Como fica o contrato do consignado em andamento se o titular falecer?

Se o titular do contrato do consignado em andamento falecer durante o prazo da sua vigência, a dívida com o banco não é extinta. O saldo devedor da dívida deve ser quitado pelos recursos próprios ou de terceiros.

Essa pauta é uma das que ainda geram muitas dúvidas e discussões no meio financeiro e jurísico. Segundo alguns advogados especializados, as leis já estão defasadas e dão margem para muitas interpretações, o que pode dificultar o entendimento de casos futuros.

Existe ainda o grupo dos que defendem que,  partindo do pressuposto de que a consignação do pagamento já é realizada automaticamente a favor do banco, o pagamento da dívida deveria ocorrer da mesma forma. Ou seja, o contrato do consignado em andamento teria que ser liquidado e cessado quando o banco fosse informado do falecimento do titular.

Ocorre que pela lei atual (10.820 de 2003), a consignação em folha de pagamento é limitada há 35% ao mês, não podendo sua cobrança, portanto, exceder esse valor. Outro ponto de discussão é que, essa mesma lei não cita nada sobre a modalidade de empréstimo concedida de forma privada, aos funcionários de empresas que são regidos pela CLT.
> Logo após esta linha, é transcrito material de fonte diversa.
==> flow/design.v (excerpt) <==
module dot_product (
	input ap_clk,
	input ap_rst,
	output [16-1:0]  	memory_Addr_A,
	output 						memory_EN_A,
	output 						memory_WEN_A,
	output [32-1:0]	memory_Din_A,
	input  [32-1:0] 	memory_Dout_A,
	output [16-1:0]  	memory_Addr_B,
	output 						memory_EN_B,
	output 						memory_WEN_B,
	output [32-1:0]	memory_Din_B,
	input  [32-1:0] 	memory_Dout_B,
	input 						fifo_in_empty_n,
	input  [(3+2+16)-1:0]	fifo_in_dout,
	output 						fifo_in_read,
	input 						fifo_out_full_n,
	output 						fifo_out_write,
	output [(3+2+16)-1:0]	fifo_out_din
);
clock: 8.0 ns
lec_check: 0
abc_area: 1
cap_margin: 20
core_margin: 9
core_utilization: 52
gpl_routability_driven: 0
slew_margin: 20
run.sh (not shown) runs the stock make flow with config.mk's settings and CLKGATE_MAP_FILE=.
The first run completed without violations.
==> job 2698: inputs <==
==> flow/design.v (excerpt) <==
module alu_top(clk, a, b, op, out, carry_out, over_flow, zero);
export LEC_CHECK = 0
export CAP_MARGIN = 20
export CORE_ASPECT_RATIO = 1.99
export CORE_MARGIN = 2
export CORE_UTILIZATION = 40
export CTS_CLUSTER_DIAMETER = 305
export CTS_CLUSTER_SIZE = 49
export PLACE_DENSITY_LB_ADDON = 0.17
export SLEW_MARGIN = 20
export TNS_END_PERCENT = 10
create_clock -name core_clock -period 14.5 [get_ports {clk}]
run.sh (not shown) runs the stock make flow with config.mk's settings and CLKGATE_MAP_FILE=.
==> job 3131: changes against job 2698 <==
==> flow/config.mk (replaced) <==
export PLATFORM = sky130hd
export DESIGN_NAME = alu_top
export DESIGN_NICKNAME = alu_top
export VERILOG_FILES = /design/flow/design.v
export SDC_FILE = /design/flow/constraint.sdc
export NUM_CORES = 4
export LEC_CHECK = 0
export CAP_MARGIN = 20
export CORE_MARGIN = 2
export CORE_UTILIZATION = 58
export SLEW_MARGIN = 20
==> flow/constraint.sdc (replaced) <==
create_clock -name core_clock -period 7.88 [get_ports {clk}]
set_input_delay 1.5760 -clock core_clock [delete_from_list [all_inputs] [get_ports {clk}]]
set_output_delay 1.5760 -clock core_clock [all_outputs]
set_load 0.01 [all_outputs]
==> job 3421: changes against job 2698 <==
==> flow/config.mk (replaced) <==
export PLATFORM = sky130hd
export DESIGN_NAME = alu_top
export DESIGN_NICKNAME = alu_top
export VERILOG_FILES = /design/flow/design.v
export SDC_FILE = /design/flow/constraint.sdc
export NUM_CORES = 4
export LEC_CHECK = 0
export ABC_AREA = 0
export CAP_MARGIN = 35
export CORE_MARGIN = 2
export CORE_UTILIZATION = 66
export CTS_CLUSTER_SIZE = 15
export SLEW_MARGIN = 20
==> flow/constraint.sdc (replaced) <==
create_clock -name core_clock -period 12.4 [get_ports {clk}]
set_input_delay 2.4800 -clock core_clock [delete_from_list [all_inputs] [get_ports {clk}]]
set_output_delay 2.4800 -clock core_clock [all_outputs]
set_load 0.01 [all_outputs]
==> out/qor.yml <==
min_path:
  worstHoldStart: "b_r[31]"
  min_to: "carry_out"
run_status:
  status: "complete, but fails checks"
  so_faults: "negative setup slack"
final_timing:
  holdWs_ns: 0.891
  finalSetupViolCount: 35
  fin_ws_ns: -5.45
routing:
  num_vias: 5144
place:
  dp_hpwl_um: 12500
cells_and_area:
  seq_share_pct: 25.3
That was job 3131.
==> out/qor.yml <==
run_status:
  status: "timing/DRC/antenna clean"
final_timing:
  finalSetupViolCount: 0
  fin_ws_ns: 0.397
  holdWs_ns: 0.879
cells_and_area:
  seq_share_pct: 26.3
place:
  dp_hpwl_um: 13100
min_path:
  worstHoldStart: "a_r[5]"
routing:
  num_vias: 4758
That was job 2698.
==> out/qor.yml <==
run_status:
  status: "complete, but fails checks"
  so_faults: "negative setup slack"
cells_and_area:
  seq_share_pct: 25.7
final_timing:
  finalSetupViolCount: 34
  fin_ws_ns: -1.13
  holdWs_ns: 0.907
min_path:
  min_to: "out[5]"
  worstHoldStart: "a_r[5]"
place:
  dp_hpwl_um: 12900
routing:
  num_vias: 5466
pwr:
  p_per_area_mw_per_mm2: 158
That was job 3421.

========
==> build 76: inputs <==
==> flow/design.v <==
module alu_top(clk, a, b, op, out, carry_out, over_flow, zero);
input clk;
input [31:0] a, b;
input [2:0] op;
output reg [31:0] out;
output reg carry_out, over_flow, zero;
reg [31:0] a_r, b_r;
reg [2:0] op_r;
wire [31:0] alu_out;
wire alu_carry_out, alu_over_flow, alu_zero;
ALU alu_core(a_r, b_r, op_r, alu_out, alu_carry_out, alu_over_flow, alu_zero);
always @(posedge clk) begin
	a_r <= a;
	b_r <= b;
	op_r <= op;
	out <= alu_out;
	carry_out <= alu_carry_out;
	over_flow <= alu_over_flow;
	zero <= alu_zero;
end
endmodule

module xorgate(a, b, out);
output[31:0] out;
input wire[31:0] a, b;
generate  
genvar index;
for (index = 0; index<32; index = index + 1)
	begin: xorgen
		xor xor1(out[index], a[index], b[index]);
	end
endgenerate
endmodule
module andgate(a, b, out);
output[31:0] out;
input[31:0] a, b;
generate  
genvar index;
for (index = 0; index<32; index = index + 1)
	begin: andgen
		and and1(out[index], a[index], b[index]);  
	end
endgenerate
endmodule
module orgate(a, b, out);
output[31:0] out;
input[31:0] a, b;
generate  
genvar index;
for (index = 0; index<32; index = index + 1)
	begin: orgen
		or or1(out[index], a[index], b[index]);
	end
endgenerate
endmodule
module adder(sum, carryout, a, b, carryin);
output sum, carryout;
input a, b, carryin;
xor sumbit(sum, a, b, carryin);
and bc(b_c, b, carryin);
and ac(a_c, a, carryin);
and ab(a_b, a, b);
or cout(carryout, b_c, a_c, a_b);
endmodule
module adder32Bit(addo, carryout, over_flow, A, B, carry_in);
output[31:0] addo;  
output carryout;  
output over_flow;  
input[31:0] A;  
input[31:0] B;  
input carry_in;
wire[31:0] carry_oarray;
adder adder_init (addo[0], carry_oarray[0], A[0], B[0], carry_in);
adder adder1 (addo[1], carry_oarray[1], A[1], B[1], carry_oarray[0]);
generate  
genvar index;
for (index = 2; index<32; index = index + 1)
	begin: add32b
	adder addergen (addo[index], carry_oarray[index], A[index], B[index], carry_oarray[index-1]);
	end
endgenerate
assign carryout = carry_oarray[31];
wire abxor, abcoutxor;
xor xor1(abxor, A[31], B[31]);
xor xor2(abcoutxor, carryout, abxor);
xor xor3(over_flow, addo[31], abcoutxor);
endmodule 
module slt(sum, overflow, slto);
input[31:0] sum;
input overflow;
output slto;
xor slt_xor(slto, sum[31], overflow);
endmodule
module structuralMultiplexer(out, mux_command, ando, oro, xoro, addo, slto);
output[31:0] out;
input[2:0] mux_command;  
input[31:0] ando;  
input[31:0] oro;  
input[31:0] xoro;  
input[31:0] addo;  
input slto;  
wire[2:0] inv_command;
wire[31:0] enableand, enableor, enablexor, enableadd;  
wire enableslt;  
not notCommand0(inv_command[0], mux_command[0]);  
not notCommand1(inv_command[1], mux_command[1]);
not notCommand2(inv_command[2], mux_command[2]);
and slt_and(enableslt, slto, inv_command[2], mux_command[1], inv_command[0]);
generate
genvar index;
for (index = 0; index<32; index = index + 1)
	begin: muxgen 
		and ando_and(enableand[index], ando[index], inv_command[2], mux_command[1], mux_command[0]);  
		and oro_and(enableor[index], oro[index], mux_command[2], inv_command[1], inv_command[0]);  
		and xoro_and(enablexor[index], xoro[index], inv_command[2], inv_command[1], mux_command[0]);  
		and addo_and(enableadd[index], addo[index], inv_command[2], inv_command[1], inv_command[0]);  
		or or1(out[index], enableand[index],  enableor[index], enablexor[index], enableadd[index], enableslt);  
	end
endgenerate
endmodule
module LUT(mux_command, a_inv, b_inv, carry_in, allow_overflow, addr);
output reg[2:0] mux_command;
output reg a_inv;
output reg b_inv;
output reg carry_in;
output reg allow_overflow;
input[2:0] addr;
always @ (addr) begin
	case(addr)
	3'd0: begin mux_command = 3'b000; a_inv = 0; b_inv = 0; carry_in = 0; allow_overflow = 1; end  
	3'd1: begin mux_command = 3'b000; a_inv = 0; b_inv = 1; carry_in = 1; allow_overflow = 1; end  
	3'd2: begin mux_command = 3'b001; a_inv = 0; b_inv = 0; carry_in = 0; allow_overflow = 1; end  
	3'd3: begin mux_command = 3'b010; a_inv = 0; b_inv = 1; carry_in = 1; allow_overflow = 0; end  
	3'd4: begin mux_command = 3'b011; a_inv = 0; b_inv = 0; carry_in = 0; allow_overflow = 1; end  
	3'd6: begin mux_command = 3'b011; a_inv = 1; b_inv = 1; carry_in = 0; allow_overflow = 1; end  
	3'd7: begin mux_command = 3'b100; a_inv = 0; b_inv = 0; carry_in = 0; allow_overflow = 1; end  
	3'd5: begin mux_command = 3'b100; a_inv = 1; b_inv = 1; carry_in = 0; allow_overflow = 1; end  
default: $display("Please check inputs");
endcase
end
endmodule
module ALU(a, b, addr, out, carry_out, over_flow, zero);
input[31:0] a, b;
input[2:0] addr;  
output[31:0] out;
output carry_out, over_flow, zero;
wire carry_in, b_inv;  
wire a_inv, allow_overflow;  
wire[2:0] mux_command;
wire[31:0] A, B;  
wire[31:0] addo, xoro, ando, oro;
wire slto;
LUT lookuptable(mux_command, a_inv, b_inv, carry_in, allow_overflow, addr);
generate
genvar index;
for (index = 0; index<32; index = index + 1)
	begin: abinv_gen
		xor a_invgen(A[index], a[index], a_inv);  
		xor b_invgen(B[index], b[index], b_inv);  
	end
endgenerate
andgate and_gate(A, B, ando);  
orgate or_gate(A, B, oro);  
xorgate xor_gate(A, B, xoro);  
adder32Bit add_gate(addo, carry_out, over_flow, A, B, carry_in);  
slt slt_gate(addo, over_flow, slto);
and allowoverflow_and(overflow, over_flow, allow_overflow);
structuralMultiplexer mux_structure(out, mux_command, ando, oro, xoro, addo, slto);
wire[31:0] equal;
generate  
genvar index1;
for (index1 = 0; index1 <32; index1 = index1+1)begin
                nor nor1(equal[index1], out[index1], 0);
end
endgenerate
and and1(zero, equal[0], equal[1], equal[2], equal[3],equal[4],equal[5],equal[6],equal[7],equal[8],equal[9],equal[10],equal[11],equal[12],equal[13],equal[14],equal[15],equal[16],equal[17],equal[18],equal[19],equal[20],equal[21],equal[22],equal[23],equal[24],equal[25],equal[26],equal[27],equal[28],equal[29],equal[30],equal[31]);
endmodule
==> flow/run.sh <==
#!/bin/bash
# the make line also repeats each setting of config.mk as NAME=value (left out here)
make -C /OpenROAD-flow-scripts/flow DESIGN_CONFIG=/design/flow/config.mk WORK_HOME=/design/flow/orfs CLKGATE_MAP_FILE= finish
==> flow/config.mk <==
export PLATFORM = sky130hd
export DESIGN_NAME = alu_top
export DESIGN_NICKNAME = alu_top
export VERILOG_FILES = /design/flow/design.v
export SDC_FILE = /design/flow/constraint.sdc
export NUM_CORES = 4
export LEC_CHECK = 0
export ABC_AREA = 1
export CAP_MARGIN = 20
export CELL_PAD_IN_SITES_DETAIL_PLACEMENT = 1
export CELL_PAD_IN_SITES_GLOBAL_PLACEMENT = 2
export CORE_ASPECT_RATIO = 0.65
export CORE_MARGIN = 7
export CORE_UTILIZATION = 36
export CTS_CLUSTER_DIAMETER = 318
export CTS_CLUSTER_SIZE = 13
export GPL_ROUTABILITY_DRIVEN = 1
export MAX_ROUTING_LAYER = met5
export PLACE_DENSITY_LB_ADDON = 0.09
export SETUP_SLACK_MARGIN = -0.0
export SLEW_MARGIN = 25
export TNS_END_PERCENT = 50
==> flow/constraint.sdc <==
create_clock -name core_clock -period 14.1 [get_ports {clk}]
set_input_delay 2.8200 -clock core_clock [delete_from_list [all_inputs] [get_ports {clk}]]
set_output_delay 2.8200 -clock core_clock [all_outputs]
set_load 0.01 [all_outputs]
==> build 82: changes against build 76 <==
Settings changed: ABC_AREA 1 to not set, CELL_PAD_IN_SITES_DETAIL_PLACEMENT 1 to not set, CELL_PAD_IN_SITES_GLOBAL_PLACEMENT 2 to not set, CORE_ASPECT_RATIO 0.65 to not set, CORE_MARGIN 7 to 2, CORE_UTILIZATION 36 to 70, CTS_CLUSTER_DIAMETER 318 to 100, CTS_CLUSTER_SIZE 13 to not set, GPL_ROUTABILITY_DRIVEN 1 to not set, MAX_ROUTING_LAYER met5 to not set, PLACE_DENSITY_LB_ADDON 0.09 to not set, SETUP_SLACK_MARGIN -0.0 to 1.0, SLEW_MARGIN 25 to 20, TNS_END_PERCENT 50 to not set.
==> flow/constraint.sdc (replaced) <==
create_clock -name core_clock -period 7.16 [get_ports {clk}]
set_input_delay 1.4320 -clock core_clock [delete_from_list [all_inputs] [get_ports {clk}]]
set_output_delay 1.4320 -clock core_clock [all_outputs]
set_load 0.01 [all_outputs]
==> trial 9: changes against build 76 <==
Settings changed: CELL_PAD_IN_SITES_DETAIL_PLACEMENT 1 to not set, CELL_PAD_IN_SITES_GLOBAL_PLACEMENT 2 to not set, CORE_ASPECT_RATIO 0.65 to not set, CORE_MARGIN 7 to 2, CORE_UTILIZATION 36 to 66, CTS_CLUSTER_DIAMETER 318 to not set, CTS_CLUSTER_SIZE 13 to 99, GPL_ROUTABILITY_DRIVEN 1 to not set, MAX_ROUTING_LAYER met5 to not set, PLACE_DENSITY_LB_ADDON 0.09 to not set, SETUP_SLACK_MARGIN -0.0 to not set, SLEW_MARGIN 25 to 20, TNS_END_PERCENT 50 to not set.
==> flow/constraint.sdc (replaced) <==
create_clock -name core_clock -period 7.88 [get_ports {clk}]
set_input_delay 1.5760 -clock core_clock [delete_from_list [all_inputs] [get_ports {clk}]]
set_output_delay 1.5760 -clock core_clock [all_outputs]
set_load 0.01 [all_outputs]
==> results <==
item                                                             trial 9        build 82        build 76
Post-route minimum period                                       12810 ps               -        13720 ps
Nets                                                                 996               -             967
Area of the core region                                         8720 um2        8640 um2       16000 um2
Last element of the critical path                                   zero               -            zero
Seq/total area                                                     0.271               -           0.272
Instance count of the mapped netlist                                 690             641             690
Capture endpoint of the worst hold path                        carry_out               -       carry_out
Pin slew with the least headroom to its limit                     802 ps               -          947 ps
Number of cells upsized or downsized after cts                        14              13              17
Type of the most critical hold path                              reg2reg               -         reg2reg
Arrival time of the worst setup path                            13130 ps               -        14010 ps
Synthesis-to-layout area growth                                    30.7%               -           29.8%
TritonCTS clock tree                                                done               -            done
Width of the die                                                 99.0 um         97.9 um          174 um
Setup TNS                                                     -159720 ps               -            0 ps
Run status                                      finished with violations  did not finish  finished clean
Failing step                                                           -  global routing               -
Reasons for failing layout checks                   negative setup slack               -               -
Nestes casos, havendo o desligamento do colaborador sem demissão por justa causa, o FGTS poderia ser utilizado como recurso para o pagamento da dívida.

Com base em casos já julgados, alguns magistrados entendem que os herdeiros ou pensionistas devem assumir a dívida, tendo o compromisso de liquidá-la. O débito pode ser quitado pelo espólio do falecido, herança dos herdeiros ou ainda pelo acionamento do seguro prestamista. No último caso, o titular do empréstimo teria que ter contratado esse seguro (que é opcional) no momento da efetivação do empréstimo consignado.

Se um familiar vier a óbito, seus cônjuges, responsáveis ou familiares devem informar o banco contratado prontamente. Além de comunicar o falecimento do titular da dívida é recomendável já se informar sobre o saldo devedor do contrato do consignado em andamento e sobre as condições para quitá-lo.

Embora esteja sujeito à diferentes interpretações, em si tratando de uma dívida – e independentemente do seu valor, é melhor iniciar a negociação o quanto antes. Se couber algum tipo de recurso por cobrança indevida ou acionamento jurídico, os valores pagos podem ser avaliados e ressarcidos. Na dúvida, consulte sempre um profissional especializado que possa ajudar neste processo.